___ Supplied data ___
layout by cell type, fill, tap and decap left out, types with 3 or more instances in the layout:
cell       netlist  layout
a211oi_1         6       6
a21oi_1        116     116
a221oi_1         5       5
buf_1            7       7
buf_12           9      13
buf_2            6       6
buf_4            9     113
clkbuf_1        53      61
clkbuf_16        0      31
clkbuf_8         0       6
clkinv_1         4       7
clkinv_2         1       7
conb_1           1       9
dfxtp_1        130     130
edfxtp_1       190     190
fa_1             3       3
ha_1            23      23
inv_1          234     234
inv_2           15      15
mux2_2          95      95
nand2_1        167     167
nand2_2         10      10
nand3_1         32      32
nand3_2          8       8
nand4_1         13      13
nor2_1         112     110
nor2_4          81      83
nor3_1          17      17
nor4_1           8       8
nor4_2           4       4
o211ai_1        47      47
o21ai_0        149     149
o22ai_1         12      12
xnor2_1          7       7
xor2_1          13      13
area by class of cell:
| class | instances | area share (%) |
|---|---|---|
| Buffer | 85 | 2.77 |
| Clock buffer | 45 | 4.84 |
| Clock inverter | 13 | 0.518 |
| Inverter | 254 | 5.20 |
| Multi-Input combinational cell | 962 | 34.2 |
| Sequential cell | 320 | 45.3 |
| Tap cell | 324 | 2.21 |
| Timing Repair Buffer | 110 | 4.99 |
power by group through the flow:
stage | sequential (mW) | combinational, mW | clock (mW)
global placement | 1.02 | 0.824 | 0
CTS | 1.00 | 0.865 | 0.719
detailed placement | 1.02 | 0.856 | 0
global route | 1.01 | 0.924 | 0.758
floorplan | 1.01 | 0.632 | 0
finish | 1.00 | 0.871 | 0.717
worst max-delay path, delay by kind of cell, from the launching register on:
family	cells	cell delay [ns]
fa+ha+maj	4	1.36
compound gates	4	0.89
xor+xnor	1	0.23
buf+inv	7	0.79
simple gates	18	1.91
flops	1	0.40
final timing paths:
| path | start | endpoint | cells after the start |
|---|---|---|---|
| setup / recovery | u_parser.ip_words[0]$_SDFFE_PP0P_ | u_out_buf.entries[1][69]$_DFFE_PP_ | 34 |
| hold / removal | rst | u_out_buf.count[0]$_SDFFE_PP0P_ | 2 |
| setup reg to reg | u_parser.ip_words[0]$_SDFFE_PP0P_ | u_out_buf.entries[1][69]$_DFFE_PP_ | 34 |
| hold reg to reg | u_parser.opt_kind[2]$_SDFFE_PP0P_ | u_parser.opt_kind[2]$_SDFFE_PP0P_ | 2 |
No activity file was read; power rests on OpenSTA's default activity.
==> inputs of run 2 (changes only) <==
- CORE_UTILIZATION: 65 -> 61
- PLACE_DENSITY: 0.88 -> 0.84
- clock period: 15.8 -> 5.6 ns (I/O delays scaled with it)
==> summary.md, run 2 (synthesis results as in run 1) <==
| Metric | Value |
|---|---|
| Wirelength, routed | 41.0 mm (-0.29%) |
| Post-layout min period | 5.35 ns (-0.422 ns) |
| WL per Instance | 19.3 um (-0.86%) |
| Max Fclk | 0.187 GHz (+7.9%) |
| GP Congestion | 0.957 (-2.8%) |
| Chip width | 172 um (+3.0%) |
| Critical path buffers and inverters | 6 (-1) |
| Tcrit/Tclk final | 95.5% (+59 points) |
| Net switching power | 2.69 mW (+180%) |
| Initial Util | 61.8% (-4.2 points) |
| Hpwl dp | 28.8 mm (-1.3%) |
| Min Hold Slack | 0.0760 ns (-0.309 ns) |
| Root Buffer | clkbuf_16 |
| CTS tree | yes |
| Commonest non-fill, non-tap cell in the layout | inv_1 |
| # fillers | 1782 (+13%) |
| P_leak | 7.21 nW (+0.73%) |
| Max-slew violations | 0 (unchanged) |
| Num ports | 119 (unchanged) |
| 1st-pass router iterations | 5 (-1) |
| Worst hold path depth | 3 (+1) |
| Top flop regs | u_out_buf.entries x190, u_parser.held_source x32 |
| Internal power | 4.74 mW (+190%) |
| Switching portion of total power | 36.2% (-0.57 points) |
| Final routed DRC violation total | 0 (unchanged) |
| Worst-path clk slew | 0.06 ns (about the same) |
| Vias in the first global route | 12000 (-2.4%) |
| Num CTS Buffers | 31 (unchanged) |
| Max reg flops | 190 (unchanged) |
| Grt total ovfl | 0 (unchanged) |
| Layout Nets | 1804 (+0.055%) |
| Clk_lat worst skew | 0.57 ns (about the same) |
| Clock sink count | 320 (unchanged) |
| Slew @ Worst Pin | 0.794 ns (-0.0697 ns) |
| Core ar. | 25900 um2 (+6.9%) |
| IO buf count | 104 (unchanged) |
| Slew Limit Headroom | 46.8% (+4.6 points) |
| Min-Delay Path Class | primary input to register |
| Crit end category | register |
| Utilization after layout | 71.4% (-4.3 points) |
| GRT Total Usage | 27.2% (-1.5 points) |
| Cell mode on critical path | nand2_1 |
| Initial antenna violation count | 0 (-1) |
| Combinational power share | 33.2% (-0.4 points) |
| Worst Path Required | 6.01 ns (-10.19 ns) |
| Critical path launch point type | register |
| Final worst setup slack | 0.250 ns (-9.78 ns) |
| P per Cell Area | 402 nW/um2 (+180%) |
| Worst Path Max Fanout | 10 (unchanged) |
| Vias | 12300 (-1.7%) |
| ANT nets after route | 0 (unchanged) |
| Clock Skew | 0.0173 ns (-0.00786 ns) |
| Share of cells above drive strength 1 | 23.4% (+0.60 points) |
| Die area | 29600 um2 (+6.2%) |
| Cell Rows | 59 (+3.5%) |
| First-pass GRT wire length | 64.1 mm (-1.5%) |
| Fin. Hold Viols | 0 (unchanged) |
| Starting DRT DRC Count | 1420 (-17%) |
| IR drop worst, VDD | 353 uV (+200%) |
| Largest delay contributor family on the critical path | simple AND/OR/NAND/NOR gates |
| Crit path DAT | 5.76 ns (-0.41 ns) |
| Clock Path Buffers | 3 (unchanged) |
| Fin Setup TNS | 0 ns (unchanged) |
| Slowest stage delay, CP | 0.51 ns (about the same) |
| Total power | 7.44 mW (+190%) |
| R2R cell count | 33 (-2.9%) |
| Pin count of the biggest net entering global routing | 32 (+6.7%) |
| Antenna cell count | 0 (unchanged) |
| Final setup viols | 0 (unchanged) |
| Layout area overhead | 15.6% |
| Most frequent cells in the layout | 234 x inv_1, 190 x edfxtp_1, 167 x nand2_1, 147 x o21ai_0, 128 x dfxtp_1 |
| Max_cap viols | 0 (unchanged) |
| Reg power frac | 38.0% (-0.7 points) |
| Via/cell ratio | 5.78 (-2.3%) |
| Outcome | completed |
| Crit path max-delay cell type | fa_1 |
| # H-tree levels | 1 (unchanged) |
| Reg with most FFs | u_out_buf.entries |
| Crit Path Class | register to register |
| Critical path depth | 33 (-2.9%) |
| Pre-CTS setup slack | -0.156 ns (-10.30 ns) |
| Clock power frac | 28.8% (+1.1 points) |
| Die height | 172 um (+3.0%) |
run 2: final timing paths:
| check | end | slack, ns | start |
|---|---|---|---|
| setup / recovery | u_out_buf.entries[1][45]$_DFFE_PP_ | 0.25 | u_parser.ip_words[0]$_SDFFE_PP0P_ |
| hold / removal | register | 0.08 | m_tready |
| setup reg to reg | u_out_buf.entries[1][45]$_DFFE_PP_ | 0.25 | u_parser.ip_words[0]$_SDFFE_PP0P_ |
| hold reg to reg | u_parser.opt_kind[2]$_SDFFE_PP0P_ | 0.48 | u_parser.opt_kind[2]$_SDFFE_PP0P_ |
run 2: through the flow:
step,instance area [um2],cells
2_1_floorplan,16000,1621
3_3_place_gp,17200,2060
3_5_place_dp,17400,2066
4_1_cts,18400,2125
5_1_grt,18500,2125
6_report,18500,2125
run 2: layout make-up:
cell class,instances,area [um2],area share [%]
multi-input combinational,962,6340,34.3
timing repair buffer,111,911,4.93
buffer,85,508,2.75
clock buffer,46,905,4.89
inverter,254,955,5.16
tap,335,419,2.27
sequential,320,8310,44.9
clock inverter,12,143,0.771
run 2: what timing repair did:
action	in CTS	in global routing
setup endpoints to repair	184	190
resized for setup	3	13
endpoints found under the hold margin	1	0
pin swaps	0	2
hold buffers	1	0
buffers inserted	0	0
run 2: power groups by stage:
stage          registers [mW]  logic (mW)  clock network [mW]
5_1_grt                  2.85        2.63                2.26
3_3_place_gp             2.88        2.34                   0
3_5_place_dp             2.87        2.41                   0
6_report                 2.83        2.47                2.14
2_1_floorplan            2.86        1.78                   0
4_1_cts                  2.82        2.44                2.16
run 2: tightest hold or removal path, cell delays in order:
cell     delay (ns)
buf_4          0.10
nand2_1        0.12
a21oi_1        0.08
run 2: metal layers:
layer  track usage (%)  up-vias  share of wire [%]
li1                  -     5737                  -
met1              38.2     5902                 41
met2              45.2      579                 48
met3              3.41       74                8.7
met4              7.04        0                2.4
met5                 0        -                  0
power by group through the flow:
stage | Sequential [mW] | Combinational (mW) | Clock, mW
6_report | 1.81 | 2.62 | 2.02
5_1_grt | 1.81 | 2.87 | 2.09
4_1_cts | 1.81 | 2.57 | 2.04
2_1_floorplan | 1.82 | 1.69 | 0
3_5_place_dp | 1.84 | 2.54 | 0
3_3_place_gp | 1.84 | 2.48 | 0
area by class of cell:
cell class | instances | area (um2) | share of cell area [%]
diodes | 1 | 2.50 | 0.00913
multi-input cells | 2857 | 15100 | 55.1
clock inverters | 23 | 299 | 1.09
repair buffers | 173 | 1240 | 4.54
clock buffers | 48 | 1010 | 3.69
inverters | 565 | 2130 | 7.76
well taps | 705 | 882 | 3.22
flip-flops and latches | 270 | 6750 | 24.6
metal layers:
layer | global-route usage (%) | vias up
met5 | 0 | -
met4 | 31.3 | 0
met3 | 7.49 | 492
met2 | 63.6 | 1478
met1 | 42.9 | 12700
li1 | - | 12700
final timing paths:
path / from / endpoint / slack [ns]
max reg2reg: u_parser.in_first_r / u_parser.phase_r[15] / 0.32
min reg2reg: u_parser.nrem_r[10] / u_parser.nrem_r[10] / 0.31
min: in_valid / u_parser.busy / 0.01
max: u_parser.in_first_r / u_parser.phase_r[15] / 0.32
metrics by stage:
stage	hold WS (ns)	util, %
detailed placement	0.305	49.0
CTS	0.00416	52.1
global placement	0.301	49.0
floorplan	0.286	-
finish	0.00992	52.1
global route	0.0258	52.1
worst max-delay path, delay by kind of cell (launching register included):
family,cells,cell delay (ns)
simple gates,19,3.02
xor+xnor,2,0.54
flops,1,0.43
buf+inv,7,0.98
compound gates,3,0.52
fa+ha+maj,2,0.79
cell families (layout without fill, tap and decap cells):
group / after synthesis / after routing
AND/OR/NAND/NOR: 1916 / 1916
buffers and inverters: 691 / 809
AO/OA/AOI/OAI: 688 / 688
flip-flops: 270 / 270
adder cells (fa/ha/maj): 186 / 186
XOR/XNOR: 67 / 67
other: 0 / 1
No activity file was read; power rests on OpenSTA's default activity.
___
* Your task: Please reproduce exactly the lines from the first one of the records above through the line containing "floorplan | 1.01 | 0.632 | 0", both included, and nothing else.

* Answer below:
layout by cell type, fill, tap and decap left out, types with 3 or more instances in the layout:
cell       netlist  layout
a211oi_1         6       6
a21oi_1        116     116
a221oi_1         5       5
buf_1            7       7
buf_12           9      13
buf_2            6       6
buf_4            9     113
clkbuf_1        53      61
clkbuf_16        0      31
clkbuf_8         0       6
clkinv_1         4       7
clkinv_2         1       7
conb_1           1       9
dfxtp_1        130     130
edfxtp_1       190     190
fa_1             3       3
ha_1            23      23
inv_1          234     234
inv_2           15      15
mux2_2          95      95
nand2_1        167     167
nand2_2         10      10
nand3_1         32      32
nand3_2          8       8
nand4_1         13      13
nor2_1         112     110
nor2_4          81      83
nor3_1          17      17
nor4_1           8       8
nor4_2           4       4
o211ai_1        47      47
o21ai_0        149     149
o22ai_1         12      12
xnor2_1          7       7
xor2_1          13      13
area by class of cell:
| class | instances | area share (%) |
|---|---|---|
| Buffer | 85 | 2.77 |
| Clock buffer | 45 | 4.84 |
| Clock inverter | 13 | 0.518 |
| Inverter | 254 | 5.20 |
| Multi-Input combinational cell | 962 | 34.2 |
| Sequential cell | 320 | 45.3 |
| Tap cell | 324 | 2.21 |
| Timing Repair Buffer | 110 | 4.99 |
power by group through the flow:
stage | sequential (mW) | combinational, mW | clock (mW)
global placement | 1.02 | 0.824 | 0
CTS | 1.00 | 0.865 | 0.719
detailed placement | 1.02 | 0.856 | 0
global route | 1.01 | 0.924 | 0.758
floorplan | 1.01 | 0.632 | 0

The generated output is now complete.